国会行動 保険証存続・診療報酬引き上げ求める

公開日 2023年11月10日

宮本徹議員(衆・共産/中央)
山添拓議員(参・共産/中央)

 協会は10月19日、国会議員要請を行い、須田昭夫会長、細田悟理事が参加した。

 ①現行の健康保険証を存続させること、②2024年度診療報酬改定において基本診療料を10%以上引き上げること、③新型コロナウイルス感染症に対する治療の公費負担・特例措置の復活の3点を求めた。

 宮本徹(衆・共産)、山添拓(参・共産)両議員本人と面談した他、末松義規(衆・立憲)、伊藤俊輔(衆・立憲)、川田龍平(参・立憲)、田村智子(参・共産)、吉良よし子(参・共産)、小池晃(参・共産)、天畠大輔(参・れいわ)各議員秘書と面談した。

現行の保険証存続は国民の要求

 協会は、9月開会の都内各区市町村議会に「健康保険証を存続するように国に意見書の提出を求める」請願・陳情を提出する取り組みを進めてきた。

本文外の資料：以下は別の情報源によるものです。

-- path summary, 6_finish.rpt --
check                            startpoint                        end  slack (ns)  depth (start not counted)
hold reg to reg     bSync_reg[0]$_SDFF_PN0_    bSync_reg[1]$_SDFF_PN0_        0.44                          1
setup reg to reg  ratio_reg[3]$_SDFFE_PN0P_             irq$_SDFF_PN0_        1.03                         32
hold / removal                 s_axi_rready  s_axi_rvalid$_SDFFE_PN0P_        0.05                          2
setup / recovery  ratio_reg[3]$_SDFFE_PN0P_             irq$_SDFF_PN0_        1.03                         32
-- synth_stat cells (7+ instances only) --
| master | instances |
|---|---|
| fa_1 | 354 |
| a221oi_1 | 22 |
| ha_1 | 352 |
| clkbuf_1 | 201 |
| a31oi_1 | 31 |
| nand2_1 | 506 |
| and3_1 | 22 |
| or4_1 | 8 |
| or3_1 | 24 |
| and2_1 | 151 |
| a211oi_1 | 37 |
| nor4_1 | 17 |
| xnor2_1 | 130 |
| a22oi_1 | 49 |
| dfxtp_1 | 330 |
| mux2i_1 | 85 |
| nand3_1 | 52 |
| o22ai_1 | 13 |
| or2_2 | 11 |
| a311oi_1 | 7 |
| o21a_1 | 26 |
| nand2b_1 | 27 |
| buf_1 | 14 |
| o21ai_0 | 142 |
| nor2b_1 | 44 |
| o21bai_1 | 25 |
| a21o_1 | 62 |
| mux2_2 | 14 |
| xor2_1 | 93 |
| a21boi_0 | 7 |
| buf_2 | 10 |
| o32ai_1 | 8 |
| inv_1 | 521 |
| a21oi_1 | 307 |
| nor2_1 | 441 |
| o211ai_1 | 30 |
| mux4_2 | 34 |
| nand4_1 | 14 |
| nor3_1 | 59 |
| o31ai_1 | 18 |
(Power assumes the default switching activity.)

10月30日時点で、23区の渋谷区と三多摩地域では三鷹市・武蔵野市・調布市・東村山市・国立市・小金井市の北多摩6市の議会において、委員会審議で協会の請願・陳情が採択され、そのうち調布市と小金井市では本会議において、協会の陳情が採択され、国に対して健康保険証の存続を求める意見書がそれぞれ可決・提出された。

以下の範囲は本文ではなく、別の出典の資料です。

[src/hdl/ftl_drive_stage.sv]
/*
 * one drive output: 256-step duty counter plus a spin-up hold.
 * assumes step is a one-cycle enable in the clk domain.
 */
`timescale 1ns/1ps
module ftl_drive_stage (
  // clock and reset
  input  wire logic       clk,
  input  wire logic       rst_b,
  // control
  input  wire logic       step,
  input  wire logic [7:0] duty,
  input  wire logic       hold_high,
  // drive
  output      logic       drive_out
);

  logic [7:0] phase_reg;
  logic       out_reg;
  wire        duty_high = (phase_reg < duty);

  always_ff @(posedge clk or negedge rst_b) begin
    if (!rst_b) begin
      phase_reg <= 8'h00;
      out_reg   <= 1'b0;
    end else begin
      if (step) begin
        phase_reg <= phase_reg + 8'h01;
      end
      // full duty leaves one low step in 256
      out_reg <= hold_high | duty_high;
    end
  end

  assign drive_out = out_reg;

endmodule

[src/hdl/ftl_tach_meter.sv]
/*
 * one speed input measurement: guard, edge count and stall or slow coding.
 * assumes edge_seen is already synchronised and tick is the 90 kHz enable.
 */
`timescale 1ns/1ps
module ftl_tach_meter (
  // clock and reset
  input  wire logic                clk,
  input  wire logic                rst_b,
  // timing and input
  input  wire logic                tick,
  input  wire logic                edge_seen,
  input  wire logic                gate,
  input  wire ftl_pkg::ftl_opt_t   opt,
  // result
  output      ftl_pkg::ftl_result_t result
);

  ftl_pkg::ftl_state_t state_reg, state_next;
  logic [5:0]  guard_reg, guard_next;
  logic [15:0] cnt_reg, cnt_next;
  logic [3:0]  edges_reg, edges_next;
  logic        done_reg, done_next;
  logic [15:0] value_reg, value_next;

  wire        gate_on  = opt.sync_mode ? gate : 1'b1;
  wire [3:0]  need     = ftl_pkg::edges_needed(opt.edge_sel);
  wire [5:0]  guard_n  = ftl_pkg::guard_ticks(opt.guard_sel);
  wire        cnt_full = (cnt_reg == 16'hFFFF);
  wire [15:0] slow_val = opt.slow_sel ? ftl_pkg::READ_SLOW : ftl_pkg::READ_STALL;
  wire        rest     = opt.sync_mode ? 1'b1 : 1'b0;

  always_comb begin
    state_next = state_reg;
    guard_next = guard_reg;
    cnt_next   = cnt_reg;
    edges_next = edges_reg;
    done_next  = 1'b0;
    value_next = value_reg;
    case (state_reg)
      ftl_pkg::ST_IDLE: begin
        guard_next = 6'h00;
        cnt_next   = 16'h0000;
        edges_next = 4'h0;
        if (gate_on) begin
          state_next = opt.sync_mode ? ftl_pkg::ST_GUARD : ftl_pkg::ST_ARM;
        end
      end
      ftl_pkg::ST_GUARD: begin
        // edges during the guard are ignored
        if (!gate_on) begin
          state_next = ftl_pkg::ST_IDLE;
        end else if (tick) begin
          guard_next = guard_reg + 6'h01;
          if (guard_reg + 6'h01 >= guard_n) begin
            state_next = ftl_pkg::ST_ARM;
          end
        end
      end
      ftl_pkg::ST_ARM: begin
        if (edge_seen && gate_on) begin
          state_next = ftl_pkg::ST_COUNT;
          cnt_next   = 16'h0000;
          edges_next = 4'h1;
        end else if (!gate_on || (tick && cnt_full)) begin
          done_next  = 1'b1;
          value_next = ftl_pkg::READ_STALL;
          state_next = rest ? ftl_pkg::ST_HOLD : ftl_pkg::ST_IDLE;
        end else if (tick) begin
          cnt_next = cnt_reg + 16'h0001;
        end
      end
      ftl_pkg::ST_COUNT: begin
        if (edge_seen && gate_on && (edges_reg + 4'h1 == need)) begin
          // window must hold a full period for 3 edges, half for 2
          done_next  = 1'b1;
          value_next = cnt_reg;
          state_next = rest ? ftl_pkg::ST_HOLD : ftl_pkg::ST_IDLE;
        end else if (!gate_on || (tick && cnt_full)) begin
          done_next  = 1'b1;
          value_next = slow_val;
          state_next = rest ? ftl_pkg::ST_HOLD : ftl_pkg::ST_IDLE;
        end else begin
          if (edge_seen) begin
            edges_next = edges_reg + 4'h1;
          end
          if (tick) begin
            cnt_next = cnt_reg + 16'h0001;
          end
        end
      end
      ftl_pkg::ST_HOLD: begin
        // one measurement per drive-on interval
        if (!gate_on) begin
          state_next = ftl_pkg::ST_IDLE;
        end
      end
      default: begin
        state_next = ftl_pkg::ST_IDLE;
      end
    endcase
  end

  always_ff @(posedge clk or negedge rst_b) begin
    if (!rst_b) begin
      state_reg <= ftl_pkg::ST_IDLE;
      guard_reg <= 6'h00;
      cnt_reg   <= 16'h0000;
      edges_reg <= 4'h0;
      done_reg  <= 1'b0;
      value_reg <= ftl_pkg::READ_STALL;
    end else begin
      state_reg <= state_next;
      guard_reg <= guard_next;
      cnt_reg   <= cnt_next;
      edges_reg <= edges_next;
      done_reg  <= done_next;
      value_reg <= value_next;
    end
  end

  assign result = {done_reg, value_reg};

endmodule

[src/hdl/ftl_top.sv]
/*
 * fan speed supervision: four speed inputs, three drive outputs, fault
 * coding of readings, fan event status, drive/speed association.
 * assumes the serial management engine outside presents one-cycle
 * register read and write strobes in the CLK domain; speed pins are
 * asynchronous and synchronised here.
 */
// Behaviour
// - speed logic assumes five tachometer edges per fan revolution.
// - after drive goes high, ignore edges for a guard time, least 88.88 us.
// - with three edges, drive must stay high one tachometer period past guard.
// - full duty holds drive high 255 of every 256 steps.
// - with two edges, longest period is twice drive-high minus guard time.
// - set fan fail flag when reading exceeds its programmed minimum limit.
// - no edge in a measurement forces the reading to all ones.
// - slow fan forces reading to FFFEh or FFFFh by slow-report bit.
// - reading stays all ones while stalled; next valid count latches later.
// - status bit sets only above limit and with its enable bit set.
// - limit of all ones blocks the status bit, even when stalled.
// - per-input enables reset on, group enable resets off and gates interrupt.
// - association register maps each speed input to one drive output.
// - spin-up cut releases drive hold once associated input runs normally.
// - synchronised mode gates measurement by associated drive on/off.
// - fan events for an input are suppressed while its drive is off.
// - reset link: drive 1 to input 1, 2 to 2, 3 to 3 and 4.
// - synchronised mode measures only while associated drive is high.
// - edges per measurement programmable as 2, 3, 5 or 9.
// - guard time programmable from 8 to 63 measurement clock periods.
// - low byte read first; high byte held latched for coherent pair.
`timescale 1ns/1ps
module ftl_top #(
  parameter int unsigned N_TACH  = 4,
  parameter int unsigned N_DRIVE = 3
) (
  // clock and reset
  input  wire logic                     CLK,
  input  wire logic                     RST_B,
  // register strobes from the management engine
  input  wire logic [7:0]               REG_ADDR,
  input  wire logic [7:0]               REG_WDATA,
  input  wire logic                     REG_WR,
  input  wire logic                     REG_RD,
  output      logic [7:0]               REG_RDATA,
  // speed pins
  input  wire logic [N_TACH-1:0]        TACH_IN,
  // automatic control requests
  input  wire logic [N_DRIVE-1:0][7:0]  DRIVE_DUTY,
  input  wire logic [N_DRIVE-1:0]       SPINUP_REQ,
  // drive pins and interrupt
  output      logic [N_DRIVE-1:0]       DRIVE_OUT,
  output      logic                     INT_B
);

  // ==========================================================================
  // registers
  logic [7:0]  config_reg;
  logic [7:0]  enable_reg;
  logic [7:0]  link_reg;
  logic [7:0]  status_reg, status_next;
  logic [7:0]  rdata_reg, rdata_next;
  logic        int_b_reg;
  logic [7:0]  opt_reg   [N_TACH];
  logic [15:0] limit_reg [N_TACH];
  logic [15:0] read_reg  [N_TACH];
  logic [7:0]  hi_shadow_reg [N_TACH];

  // ==========================================================================
  // measurement clock enable
  logic [10:0] tick_cnt_reg;
  logic        tick_reg;
  wire         tick_wrap = (tick_cnt_reg == 11'(ftl_pkg::TICK_CYCLES - 1));

  always_ff @(posedge CLK or negedge RST_B) begin
    if (!RST_B) begin
      tick_cnt_reg <= 11'h000;
      tick_reg     <= 1'b0;
    end else begin
      tick_cnt_reg <= tick_wrap ? 11'h000 : tick_cnt_reg + 11'h001;
      tick_reg     <= tick_wrap;
    end
  end

  // ==========================================================================
  // speed pin synchroniser and edge detect
  logic [N_TACH-1:0] tach_s1_reg;
  logic [N_TACH-1:0] tach_s2_reg;
  logic [N_TACH-1:0] tach_s3_reg;
  wire  [N_TACH-1:0] tach_edge = tach_s2_reg ^ tach_s3_reg;

  always_ff @(posedge CLK or negedge RST_B) begin
    if (!RST_B) begin
      tach_s1_reg <= '1;
      tach_s2_reg <= '1;
      tach_s3_reg <= '1;
    end else begin
      tach_s1_reg <= TACH_IN;
      tach_s2_reg <= tach_s1_reg;
      tach_s3_reg <= tach_s2_reg;
    end
  end

  // ==========================================================================
  // association and drive levels
  function automatic logic [1:0] link_of(input logic [7:0] link, input int idx);
    link_of = link[2*idx +: 2];
  endfunction

  logic [N_DRIVE-1:0] drive_lvl;
  logic [N_TACH-1:0]  tach_gate;
  logic [N_TACH-1:0]  tach_normal;
  logic [N_DRIVE-1:0] drive_normal;
  logic [N_DRIVE-1:0] hold_high;

  always_comb begin
    for (int t = 0; t < N_TACH; t++) begin
      tach_gate[t] = 1'b0;
      for (int d = 0; d < N_DRIVE; d++) begin
        if (link_of(link_reg, t) == 2'(d)) begin
          tach_gate[t] = drive_lvl[d];
        end
      end
    end
  end

  always_comb begin
    for (int t = 0; t < N_TACH; t++) begin
      tach_normal[t] = (read_reg[t] <= limit_reg[t])
                     && (read_reg[t] != ftl_pkg::READ_STALL)
                     && (read_reg[t] != ftl_pkg::READ_SLOW);
    end
    for (int d = 0; d < N_DRIVE; d++) begin
      drive_normal[d] = 1'b0;
      for (int t = 0; t < N_TACH; t++) begin
        if (link_of(link_reg, t) == 2'(d) && tach_normal[t]) begin
          drive_normal[d] = 1'b1;
        end
      end
    end
  end

  wire spin_cut = config_reg[ftl_pkg::CONFIG_SPINCUT];

  // spin-up hold ends early once the fan is seen turning
  assign hold_high = SPINUP_REQ & ~({N_DRIVE{spin_cut}} & drive_normal);

  genvar gd;
  generate
    for (gd = 0; gd < N_DRIVE; gd++) begin : g_drive
      ftl_drive_stage u_drive (
        .clk       (CLK),
        .rst_b     (RST_B),
        .step      (tick_reg),
        .duty      (DRIVE_DUTY[gd]),
        .hold_high (hold_high[gd]),
        .drive_out (drive_lvl[gd])
      );
    end
  endgenerate

  // ==========================================================================
  // measurement channels
  ftl_pkg::ftl_result_t result [N_TACH];

  genvar gt;
  generate
    for (gt = 0; gt < N_TACH; gt++) begin : g_tach
      ftl_tach_meter u_meter (
        .clk       (CLK),
        .rst_b     (RST_B),
        .tick      (tick_reg),
        .edge_seen (tach_edge[gt]),
        .gate      (tach_gate[gt]),
        .opt       (ftl_pkg::ftl_opt_t'(opt_reg[gt])),
        .result    (result[gt])
      );
    end
  endgenerate

  // ==========================================================================
  // address decode
  wire       hit_read   = (REG_ADDR >= ftl_pkg::ADDR_READ_BASE)
                       && (REG_ADDR <= ftl_pkg::ADDR_READ_LAST);
  wire       hit_limit  = (REG_ADDR >= ftl_pkg::ADDR_LIMIT_BASE)
                       && (REG_ADDR <= ftl_pkg::ADDR_LIMIT_LAST);
  wire       hit_opt    = (REG_ADDR >= ftl_pkg::ADDR_OPT_BASE)
                       && (REG_ADDR <= ftl_pkg::ADDR_OPT_LAST);
  wire [7:0] read_off   = REG_ADDR - ftl_pkg::ADDR_READ_BASE;
  wire [7:0] limit_off  = REG_ADDR - ftl_pkg::ADDR_LIMIT_BASE;
  wire [7:0] opt_off    = REG_ADDR - ftl_pkg::ADDR_OPT_BASE;
  wire [1:0] read_idx   = read_off[2:1];
  wire [1:0] limit_idx  = limit_off[2:1];
  wire [1:0] opt_idx    = opt_off[1:0];
  wire       status_rd  = REG_RD && (REG_ADDR == ftl_pkg::ADDR_STATUS);
  wire       group_en   = enable_reg[ftl_pkg::ENABLE_GROUP];

  // ==========================================================================
  // fan event conditions
  logic [N_TACH-1:0] fan_cond;

  always_comb begin
    for (int t = 0; t < N_TACH; t++) begin
      fan_cond[t] = (read_reg[t] > limit_reg[t])
                  && (limit_reg[t] != ftl_pkg::LIMIT_OFF)
                  && enable_reg[ftl_pkg::STAT_TACH_LSB + t]
                  && tach_gate[t];
    end
  end

  // a new event in the clearing cycle survives the clear
  always_comb begin
    status_next = status_reg & ~(status_rd ? status_reg : 8'h00);
    status_next[ftl_pkg::STAT_TACH_LSB +: N_TACH] =
      status_next[ftl_pkg::STAT_TACH_LSB +: N_TACH] | fan_cond;
  end

  wire int_on = group_en
             && |(status_reg & enable_reg & 8'(((1 << N_TACH) - 1) << ftl_pkg::STAT_TACH_LSB));

  // ==========================================================================
  // read data
  always_comb begin
    rdata_next = 8'h00;
    if (hit_read) begin
      // high byte comes from the copy taken at the low-byte read
      rdata_next = read_off[0] ? hi_shadow_reg[read_idx] : read_reg[read_idx][7:0];
    end else if (hit_limit) begin
      rdata_next = limit_off[0] ? limit_reg[limit_idx][15:8] : limit_reg[limit_idx][7:0];
    end else if (hit_opt) begin
      rdata_next = opt_reg[opt_idx];
    end else begin
      case (REG_ADDR)
        ftl_pkg::ADDR_STATUS: rdata_next = status_reg;
        ftl_pkg::ADDR_CONFIG: rdata_next = config_reg;
        ftl_pkg::ADDR_ENABLE: rdata_next = enable_reg;
        ftl_pkg::ADDR_LINK:   rdata_next = link_reg;
        default:              rdata_next = 8'h00;
      endcase
    end
  end

  // ==========================================================================
  // control registers
  always_ff @(posedge CLK or negedge RST_B) begin
    if (!RST_B) begin
      config_reg <= ftl_pkg::RST_CONFIG;
      enable_reg <= ftl_pkg::RST_ENABLE;
      link_reg   <= ftl_pkg::RST_LINK;
    end else if (REG_WR) begin
      if (REG_ADDR == ftl_pkg::ADDR_CONFIG) begin
        config_reg <= REG_WDATA;
      end
      if (REG_ADDR == ftl_pkg::ADDR_ENABLE) begin
        enable_reg <= REG_WDATA;
      end
      if (REG_ADDR == ftl_pkg::ADDR_LINK) begin
        link_reg <= REG_WDATA;
      end
    end
  end

  always_ff @(posedge CLK or negedge RST_B) begin
    if (!RST_B) begin
      for (int t = 0; t < N_TACH; t++) begin
        opt_reg[t]   <= ftl_pkg::RST_OPT;
        limit_reg[t] <= ftl_pkg::RST_LIMIT;
      end
    end else if (REG_WR) begin
      if (hit_opt) begin
        opt_reg[opt_idx] <= REG_WDATA;
      end
      if (hit_limit && limit_off[0]) begin
        limit_reg[limit_idx][15:8] <= REG_WDATA;
      end
      if (hit_limit && !limit_off[0]) begin
        limit_reg[limit_idx][7:0] <= REG_WDATA;
      end
    end
  end

  // ==========================================================================
  // readings and byte pairing
  always_ff @(posedge CLK or negedge RST_B) begin
    if (!RST_B) begin
      for (int t = 0; t < N_TACH; t++) begin
        read_reg[t]      <= ftl_pkg::READ_STALL;
        hi_shadow_reg[t] <= 8'h00;
      end
    end else begin
      for (int t = 0; t < N_TACH; t++) begin
        if (result[t].done) begin
          read_reg[t] <= result[t].value;
        end
      end
      if (REG_RD && hit_read && !read_off[0]) begin
        hi_shadow_reg[read_idx] <= read_reg[read_idx][15:8];
      end
    end
  end

  // ==========================================================================
  // status, interrupt and read port
  always_ff @(posedge CLK or negedge RST_B) begin
    if (!RST_B) begin
      status_reg <= 8'h00;
      int_b_reg  <= 1'b1;
      rdata_reg  <= 8'h00;
    end else begin
      status_reg <= status_next;
      int_b_reg  <= ~int_on;
      if (REG_RD) begin
        rdata_reg <= rdata_next;
      end
    end
  end

  assign REG_RDATA = rdata_reg;
  assign DRIVE_OUT = drive_lvl;
  assign INT_B     = int_b_reg;

endmodule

 マイナ保険証の全国利用率は、オンライン資格確認の義務化が開始された2023年4月の6・30%から8月の4・67%へと4カ月連続で減少している。オンライン資格確認の利用件数自体は増えているにもかかわらず、マイナ保険証の利用率・利用件数が減少していることは、資格確認の方法としてマイナ保険証が患者・国民・医療機関から信用されていないということを示している。健康保険証の存続は国民の切実な要求となっている。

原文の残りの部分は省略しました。